|Akins, Matthew - University Of Wisconsin|
Submitted to: Journal of Dairy Science
Publication Type: Abstract Only
Publication Acceptance Date: 2/26/2019
Publication Date: N/A
Technical Abstract: The production of baled silages is increasingly popular; however, some management considerations and fermentation characteristics are notably different from traditional precision-chopped silages.
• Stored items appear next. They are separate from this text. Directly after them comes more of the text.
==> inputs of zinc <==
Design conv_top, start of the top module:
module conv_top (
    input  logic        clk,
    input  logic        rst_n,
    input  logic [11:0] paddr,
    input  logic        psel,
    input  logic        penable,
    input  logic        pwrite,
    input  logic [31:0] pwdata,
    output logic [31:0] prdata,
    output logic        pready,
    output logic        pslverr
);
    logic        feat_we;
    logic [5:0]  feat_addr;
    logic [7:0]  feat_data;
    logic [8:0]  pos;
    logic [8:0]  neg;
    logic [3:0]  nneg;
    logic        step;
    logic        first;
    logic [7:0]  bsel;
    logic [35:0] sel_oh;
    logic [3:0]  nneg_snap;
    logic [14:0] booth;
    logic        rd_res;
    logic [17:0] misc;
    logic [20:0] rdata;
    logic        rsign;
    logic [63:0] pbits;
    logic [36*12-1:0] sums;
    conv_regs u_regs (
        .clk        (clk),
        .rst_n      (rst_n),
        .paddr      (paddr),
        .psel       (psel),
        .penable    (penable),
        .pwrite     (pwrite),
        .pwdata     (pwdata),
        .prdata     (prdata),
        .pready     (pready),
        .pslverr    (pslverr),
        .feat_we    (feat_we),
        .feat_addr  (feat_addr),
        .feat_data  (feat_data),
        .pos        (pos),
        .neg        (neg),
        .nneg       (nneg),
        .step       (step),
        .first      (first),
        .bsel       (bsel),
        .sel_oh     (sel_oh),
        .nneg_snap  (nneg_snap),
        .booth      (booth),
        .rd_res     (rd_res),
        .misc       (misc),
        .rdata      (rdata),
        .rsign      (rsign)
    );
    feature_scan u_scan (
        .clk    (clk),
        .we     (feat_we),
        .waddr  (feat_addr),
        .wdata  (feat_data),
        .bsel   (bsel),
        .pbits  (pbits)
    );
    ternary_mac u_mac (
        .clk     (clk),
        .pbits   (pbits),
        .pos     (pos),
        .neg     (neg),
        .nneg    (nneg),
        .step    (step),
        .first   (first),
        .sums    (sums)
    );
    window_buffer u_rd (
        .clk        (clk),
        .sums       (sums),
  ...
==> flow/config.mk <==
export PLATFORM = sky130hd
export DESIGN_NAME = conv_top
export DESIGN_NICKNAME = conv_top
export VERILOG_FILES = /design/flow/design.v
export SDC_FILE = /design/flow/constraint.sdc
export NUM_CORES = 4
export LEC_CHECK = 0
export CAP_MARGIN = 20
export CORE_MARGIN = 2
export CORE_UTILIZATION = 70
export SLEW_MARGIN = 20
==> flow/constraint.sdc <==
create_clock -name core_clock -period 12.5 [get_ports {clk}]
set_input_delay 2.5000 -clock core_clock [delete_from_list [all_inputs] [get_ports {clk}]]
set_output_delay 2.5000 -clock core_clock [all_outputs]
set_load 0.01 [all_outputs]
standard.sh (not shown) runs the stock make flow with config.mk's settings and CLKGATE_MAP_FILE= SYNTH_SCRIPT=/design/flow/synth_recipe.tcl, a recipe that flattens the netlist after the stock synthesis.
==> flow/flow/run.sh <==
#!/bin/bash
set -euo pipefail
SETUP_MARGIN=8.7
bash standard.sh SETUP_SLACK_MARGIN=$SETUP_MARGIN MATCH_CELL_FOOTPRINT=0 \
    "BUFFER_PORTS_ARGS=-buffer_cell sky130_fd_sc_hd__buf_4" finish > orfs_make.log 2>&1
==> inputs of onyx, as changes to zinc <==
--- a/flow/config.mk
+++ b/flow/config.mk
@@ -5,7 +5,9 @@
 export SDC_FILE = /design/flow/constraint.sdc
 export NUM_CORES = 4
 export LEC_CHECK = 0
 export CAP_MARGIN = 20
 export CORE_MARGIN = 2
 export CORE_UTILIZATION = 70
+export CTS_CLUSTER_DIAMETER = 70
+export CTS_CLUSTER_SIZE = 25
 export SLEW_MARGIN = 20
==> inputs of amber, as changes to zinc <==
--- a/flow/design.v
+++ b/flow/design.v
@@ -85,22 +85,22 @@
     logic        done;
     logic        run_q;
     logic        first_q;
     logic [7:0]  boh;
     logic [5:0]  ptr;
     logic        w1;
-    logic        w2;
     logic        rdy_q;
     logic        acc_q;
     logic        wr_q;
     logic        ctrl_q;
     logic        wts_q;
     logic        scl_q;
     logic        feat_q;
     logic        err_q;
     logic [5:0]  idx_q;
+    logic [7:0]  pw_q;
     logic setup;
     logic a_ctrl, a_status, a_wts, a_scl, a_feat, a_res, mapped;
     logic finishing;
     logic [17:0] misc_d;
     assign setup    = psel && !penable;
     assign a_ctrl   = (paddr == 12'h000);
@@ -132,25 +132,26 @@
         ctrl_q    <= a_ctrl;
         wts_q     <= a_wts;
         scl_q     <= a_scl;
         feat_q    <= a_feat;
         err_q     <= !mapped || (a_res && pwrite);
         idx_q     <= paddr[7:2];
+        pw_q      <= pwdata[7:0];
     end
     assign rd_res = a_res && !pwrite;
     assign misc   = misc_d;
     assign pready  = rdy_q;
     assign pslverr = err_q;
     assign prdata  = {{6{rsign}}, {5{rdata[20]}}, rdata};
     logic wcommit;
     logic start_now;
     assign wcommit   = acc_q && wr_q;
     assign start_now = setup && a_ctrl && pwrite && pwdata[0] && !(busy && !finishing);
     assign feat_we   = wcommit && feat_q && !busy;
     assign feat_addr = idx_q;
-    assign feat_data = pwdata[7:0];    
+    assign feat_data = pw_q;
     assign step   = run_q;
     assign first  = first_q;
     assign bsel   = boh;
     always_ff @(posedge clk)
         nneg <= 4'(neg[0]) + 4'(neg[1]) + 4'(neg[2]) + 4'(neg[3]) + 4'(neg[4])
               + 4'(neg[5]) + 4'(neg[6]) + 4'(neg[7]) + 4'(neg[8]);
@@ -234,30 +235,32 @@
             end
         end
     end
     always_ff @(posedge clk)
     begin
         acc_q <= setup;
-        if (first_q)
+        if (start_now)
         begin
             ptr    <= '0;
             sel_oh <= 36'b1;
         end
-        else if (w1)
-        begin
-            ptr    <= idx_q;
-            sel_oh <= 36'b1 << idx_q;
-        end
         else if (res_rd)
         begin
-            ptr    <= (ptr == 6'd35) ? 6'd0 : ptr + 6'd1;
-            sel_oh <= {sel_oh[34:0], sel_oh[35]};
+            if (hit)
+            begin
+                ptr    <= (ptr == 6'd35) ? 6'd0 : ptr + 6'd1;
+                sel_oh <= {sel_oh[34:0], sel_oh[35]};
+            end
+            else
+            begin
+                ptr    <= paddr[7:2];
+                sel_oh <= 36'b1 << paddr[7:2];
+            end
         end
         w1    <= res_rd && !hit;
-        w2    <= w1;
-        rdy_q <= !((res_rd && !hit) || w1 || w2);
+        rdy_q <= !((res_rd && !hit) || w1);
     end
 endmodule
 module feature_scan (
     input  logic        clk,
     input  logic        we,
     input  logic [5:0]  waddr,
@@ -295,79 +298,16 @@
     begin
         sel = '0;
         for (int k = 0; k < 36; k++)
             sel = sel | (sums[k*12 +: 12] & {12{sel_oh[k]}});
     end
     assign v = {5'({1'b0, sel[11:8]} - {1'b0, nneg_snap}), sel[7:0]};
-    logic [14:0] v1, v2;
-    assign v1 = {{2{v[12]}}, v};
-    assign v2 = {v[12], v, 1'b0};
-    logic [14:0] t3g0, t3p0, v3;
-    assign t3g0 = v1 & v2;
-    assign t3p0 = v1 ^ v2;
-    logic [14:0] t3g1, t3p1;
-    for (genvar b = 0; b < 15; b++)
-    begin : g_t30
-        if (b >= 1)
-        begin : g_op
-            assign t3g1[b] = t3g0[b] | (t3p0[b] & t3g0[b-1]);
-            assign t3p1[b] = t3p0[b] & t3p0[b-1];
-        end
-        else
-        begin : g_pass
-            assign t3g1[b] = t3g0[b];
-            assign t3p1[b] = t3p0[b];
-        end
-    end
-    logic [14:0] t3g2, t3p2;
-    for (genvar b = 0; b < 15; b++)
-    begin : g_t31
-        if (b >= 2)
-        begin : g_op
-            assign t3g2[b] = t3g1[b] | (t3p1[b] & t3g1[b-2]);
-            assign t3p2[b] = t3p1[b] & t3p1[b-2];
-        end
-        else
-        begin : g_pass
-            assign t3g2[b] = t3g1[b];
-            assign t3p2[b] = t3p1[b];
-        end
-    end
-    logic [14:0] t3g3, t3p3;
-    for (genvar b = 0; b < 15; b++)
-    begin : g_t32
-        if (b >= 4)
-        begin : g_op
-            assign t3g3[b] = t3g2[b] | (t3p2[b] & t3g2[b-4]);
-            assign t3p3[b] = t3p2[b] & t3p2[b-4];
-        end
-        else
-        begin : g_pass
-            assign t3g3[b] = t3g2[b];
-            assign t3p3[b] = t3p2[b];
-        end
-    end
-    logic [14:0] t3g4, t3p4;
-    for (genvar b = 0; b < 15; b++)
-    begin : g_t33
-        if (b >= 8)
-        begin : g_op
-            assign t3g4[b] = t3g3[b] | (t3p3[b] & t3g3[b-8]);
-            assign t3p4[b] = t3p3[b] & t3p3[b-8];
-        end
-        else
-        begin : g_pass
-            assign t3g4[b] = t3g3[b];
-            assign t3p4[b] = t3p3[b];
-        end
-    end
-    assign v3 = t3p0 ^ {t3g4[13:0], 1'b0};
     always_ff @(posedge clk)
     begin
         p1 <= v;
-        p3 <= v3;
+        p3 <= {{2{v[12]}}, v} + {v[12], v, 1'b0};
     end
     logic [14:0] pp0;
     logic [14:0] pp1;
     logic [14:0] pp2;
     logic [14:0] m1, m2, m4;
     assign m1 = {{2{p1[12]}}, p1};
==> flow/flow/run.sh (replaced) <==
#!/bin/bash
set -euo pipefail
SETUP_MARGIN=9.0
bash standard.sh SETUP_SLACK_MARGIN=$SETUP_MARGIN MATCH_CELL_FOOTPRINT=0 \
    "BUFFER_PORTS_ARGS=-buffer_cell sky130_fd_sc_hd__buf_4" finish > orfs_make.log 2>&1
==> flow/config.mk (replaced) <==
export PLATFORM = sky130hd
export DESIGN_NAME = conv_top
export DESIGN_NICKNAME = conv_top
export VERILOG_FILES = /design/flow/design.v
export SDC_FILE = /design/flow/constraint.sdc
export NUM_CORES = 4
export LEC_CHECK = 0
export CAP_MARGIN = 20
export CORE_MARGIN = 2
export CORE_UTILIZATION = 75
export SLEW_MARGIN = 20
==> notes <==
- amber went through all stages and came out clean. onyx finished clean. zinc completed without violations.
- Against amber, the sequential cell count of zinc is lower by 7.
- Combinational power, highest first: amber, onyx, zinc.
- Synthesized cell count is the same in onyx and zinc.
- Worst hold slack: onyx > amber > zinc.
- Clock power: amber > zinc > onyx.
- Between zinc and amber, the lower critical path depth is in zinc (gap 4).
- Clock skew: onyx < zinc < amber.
Source: an optimization exercise on an open RTL-to-GDS flow (aim: small area, a short achievable clock period and few clock cycles per item). Production flows keep margins and buffers that such runs may drop.
Power and IR drop assume default switching activity.

==> module lc4_superscalar, before the edit <==
module lc4_superscalar #(
   parameter logic [lc4_isa_pkg::WORD_W-1:0] START_PC = 16'h8200
) (
   input  logic                            gwe,
   input  logic                            i_rst,
   output logic [lc4_isa_pkg::WORD_W-1:0]  o_pc,
   input  lc4_isa_pkg::lc4_insn_u          i_insn_a,
   input  lc4_isa_pkg::lc4_insn_u          i_insn_b,
   output lc4_pipe_pkg::commit_t           o_commit_a,
   output lc4_pipe_pkg::commit_t           o_commit_b
);
   logic [15:0] pc_q;
   always_ff @(posedge gwe) begin
      if (i_rst) pc_q <= START_PC;
      else       pc_q <= pc_q + 16'd1;
   end
   assign o_pc = pc_q;
   logic        d_v;
   logic [15:0] d_insn;
   always_ff @(posedge gwe) begin
      d_v    <= !i_rst;
      d_insn <= i_insn_a;
   end
   logic        x_v, x_we, x_fa, x_fb, x_sub;
   logic [15:0] x_insn, x_a, x_b;
   logic        w_v, w_we;
   logic [15:0] w_insn, w_data, w_pc;
   logic [15:0] regs [8];
   logic        d_wr, d_imm, d_sub;
   logic [2:0]  d_rs, d_rt;
   logic [15:0] d_a, d_b;
   assign d_wr  = (d_insn[15:12] == 4'b0001) || (d_insn[15:12] == 4'b0101) ||
                  (d_insn[15:12] == 4'b1001);
   assign d_imm = d_insn[5];
   assign d_sub = d_insn[15:12] == 4'b0001 && d_insn[5:3] == 3'b010;
   assign d_rs  = d_insn[8:6];
   assign d_rt  = d_insn[2:0];
   assign d_a   = (w_we && w_insn[11:9] == d_rs) ? w_data : regs[d_rs];
   assign d_b   = d_imm ? {{11{d_insn[4]}}, d_insn[4:0]} :
                  (w_we && w_insn[11:9] == d_rt) ? w_data : regs[d_rt];
   always_ff @(posedge gwe) begin
      if (i_rst) begin
         x_v  <= 1'b0;
         x_we <= 1'b0;
      end else begin
         x_v  <= d_v;
         x_we <= d_v && d_wr;
      end
      x_insn <= d_insn;
      x_sub  <= d_sub;
      x_a    <= d_a;
      x_b    <= d_b ^ {16{d_sub}};    
      x_fa   <= x_we && (x_insn[11:9] == d_rs);
      x_fb   <= x_we && !d_imm && (x_insn[11:9] == d_rt);
   end
   logic [15:0] op_a, bb, g, p, gg, pp, sum, res;
   logic        is_arith, is_logic, is_const, is_imm;
   logic        s_sum, s_and, s_not, s_or, s_xor;
   assign is_arith = x_insn[15:12] == 4'b0001;
   assign is_logic = x_insn[15:12] == 4'b0101;
   assign is_const = x_insn[15:12] == 4'b1001;
   assign is_imm   = x_insn[5];
   assign s_sum    = is_arith && (is_imm || !x_insn[3]);    
   assign s_and    = is_logic && (is_imm || x_insn[4:3] == 2'b00);
   assign s_not    = is_logic && !is_imm && x_insn[4:3] == 2'b01;
   assign s_or     = is_logic && !is_imm && x_insn[4:3] == 2'b10;
   assign s_xor    = is_logic && !is_imm && x_insn[4:3] == 2'b11;
   assign op_a = x_fa ? w_data : x_a;
   assign bb   = x_fb ? (w_data ^ {16{x_sub}}) : x_b;
   assign g    = op_a & bb;
   assign p    = op_a ^ bb;
   always_comb begin
      logic [15:0] gn, pn;
      gg    = g;
      pp    = p;
      gg[0] = g[0] | (p[0] & x_sub);
      for (int d = 1; d < 16; d = d * 2) begin
         gn = gg;
         pn = pp;
         for (int i = d; i < 16; i++) begin
            gn[i] = gg[i] | (pp[i] & gg[i-d]);
            pn[i] = pp[i] & pp[i-d];
         end
         gg = gn;
         pp = pn;
      end
   end
   assign sum = p ^ {gg[14:0], x_sub};
   assign res = ({16{s_sum}} & sum) |
                ({16{s_and}} & g) |
                ({16{s_not}} & ~op_a) |
                ({16{s_or}}  & (g | p)) |
                ({16{s_xor}} & p) |
                ({16{is_const}} & {{7{x_insn[8]}}, x_insn[8:0]});
   always_ff @(posedge gwe) begin
      if (i_rst) begin
         w_v  <= 1'b0;
         w_we <= 1'b0;
         w_pc <= START_PC - 16'd3;
      end else begin
         w_v  <= x_v;
         w_we <= x_we;
         w_pc <= w_pc + 16'd1;
      end
      w_insn <= x_insn;
      w_data <= res;
   end
   always_ff @(posedge gwe) begin
      if (i_rst) begin
         for (int r = 0; r < 8; r++) regs[r] <= '0;
      end else if (w_we) begin
         regs[w_insn[11:9]] <= w_data;
      end
   end
   always_comb begin
      o_commit_a.stall  = w_v ? lc4_pipe_pkg::STALL_NONE : lc4_pipe_pkg::STALL_SPLIT;
      o_commit_a.pc     = w_pc;
      o_commit_a.insn   = w_insn;
      o_commit_a.rf_we  = w_we;
      o_commit_a.wsel   = w_insn[11:9];
      o_commit_a.wdata  = w_data;
      o_commit_a.nzp_we = w_we;
      if (w_data[15])          o_commit_a.nzp = lc4_isa_pkg::NZP_NEG;
      else if (w_data != '0)   o_commit_a.nzp = lc4_isa_pkg::NZP_POS;
      else                     o_commit_a.nzp = lc4_isa_pkg::NZP_ZERO;
   end
   assign o_commit_b = {lc4_pipe_pkg::STALL_SPLIT, 56'd0};
endmodule
What follows belongs to an exercise in optimizing a design on an open flow for small area, a short achievable clock period and few clock cycles per item; a production flow would make more cautious choices. The RTL was checked by simulation tests, not by an equivalence proof against the original design. Power figures rest on the tool's default switching activity, not on a simulated workload.

==> flow/design.v <==
package mavg_pkg;
    localparam int WINDOW_MAX  = 32;
    localparam int SAMPLE_BITS = 16;
    localparam int SLOT_BITS   = $clog2(WINDOW_MAX);        
    localparam int SUM_BITS    = SAMPLE_BITS + SLOT_BITS;   
    localparam int CFG_BITS    = 6;
    localparam logic [SLOT_BITS-1:0] WKK_RESET = SLOT_BITS'(4);
endpackage
module mavg_sub7 (
    input  logic [6:0] t,
    input  logic [6:0] x,
    output logic       ge,      
    output logic [4:0] d        
);
    logic [6:0] g, p;
    logic [6:0] c;      
    assign g = t & ~x;
    assign p = ~(t ^ x);
    logic g10, p10, g32, p32, g30, p30, g54, p54, g64;
    assign g10 = g[1] | (p[1] & g[0]);
    assign p10 = p[1] & p[0];
    assign g32 = g[3] | (p[3] & g[2]);
    assign p32 = p[3] & p[2];
    assign g30 = g32 | (p32 & g10);
    assign p30 = p32 & p10;
    assign g54 = g[5] | (p[5] & g[4]);
    assign p54 = p[5] & p[4];
    assign c[0] = 1'b0;
    assign c[1] = g[0];
    assign c[2] = g10;
    assign c[3] = g[2] | (p[2] & g10);
    assign c[4] = g30;
    assign c[5] = g[4] | (p[4] & g30);
    assign c[6] = g54 | (p54 & g30);
    assign ge   = g[6] | (p[6] & c[6]);
    assign d    = p[4:0] ^ c[4:0];
endmodule
module mavg_div_step4 (
    input  logic [4:0]  rem_i,    
    input  logic [15:0] d_i,      
    input  logic [4:0]  kk,       
    input  logic [6:0]  k3m,      
    output logic [4:0]  rem_o,
    output logic [15:0] d_o
);
    logic [6:0] t;
    logic       ge1, ge2, ge3;
    logic [4:0] d1, d2, d3;
    logic [1:0] q;
    assign t = {rem_i, d_i[15:14]};
    mavg_sub7 u1 (.t(t), .x({2'b00, kk}),       .ge(ge1), .d(d1));
    mavg_sub7 u2 (.t(t), .x({1'b0, kk, 1'b1}),  .ge(ge2), .d(d2));
    mavg_sub7 u3 (.t(t), .x(k3m),               .ge(ge3), .d(d3));
    assign q[1] = ge2;
    assign q[0] = ge3 | (ge1 & ~ge2);
    assign rem_o = ({5{ge3}} & d3)
                 | ({5{ge2 & ~ge3}} & d2)
                 | ({5{ge1 & ~ge2}} & d1)
                 | ({5{~ge1}} & t[4:0]);
    assign d_o   = {d_i[13:0], q};
endmodule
Our objectives were to compare the silage fermentation characteristics and nutritive value of cut and uncut alfalfa (Medicago sativa L.)-orchardgrass (Dactylis glomerata L.) baled silages packaged at moisture concentrations ranging from about 40 to 70%. Thirty-one 1.2 × 1.2-m round bales made from a mixed alfalfa-orchardgrass stand (56.5% alfalfa; 42.7% orchardgrass) were baled with or without engagement of the bale-cutting system over 4 bale-moisture groupings (67.5, 61.5, 51.1, and 45.8%). Bale-cutting improved initial wet bale weights (668 vs. 641 kg; P = 0.003), but only numerical differences (P = 0.144) were observed for initial dry bale weights (287 vs. 278 kg) and initial DM density (192 vs. 188 kg DM/m3). Overall, the effects of initial bale moisture and cutting had little meaningful effect on silage nutritive value, except that silage fermentation reduced concentrations of neutral-detergent insoluble CP (% of CP) compared to pre-ensiled forage by 48 to 68%. Following fermentation, modest improvements were noted within cut bales for lactic acid, percentages of total VFA comprised of lactic acid, and a more acidic final silage pH. Final silage pH was best related to initial bale moisture with simple linear models for both cut (Y = - 0.031 x + 7.50; R2 = 0.847) and uncut (Y = - 0.033 x + 7.74; R2 = 0.869) silages. Tests of homogeneity indicated that slopes did not differ (P = 0.653) on the basis of bale-cutting engagement, but intercepts were different (P = 0.024). For the silages in this study, the cumulative effects of improved fermentation within cut forages represented pH declines of about 0.10 to 0.16 pH units over initial bale moistures ranging from about 40 to 70%. Although there may be practical or logistical reasons for bale cutting, such as easing incorporation into TMR rations, improvements in silage fermentation observed in this study were very modest, and do not really justify engagement of cutting systems solely for that specific purpose.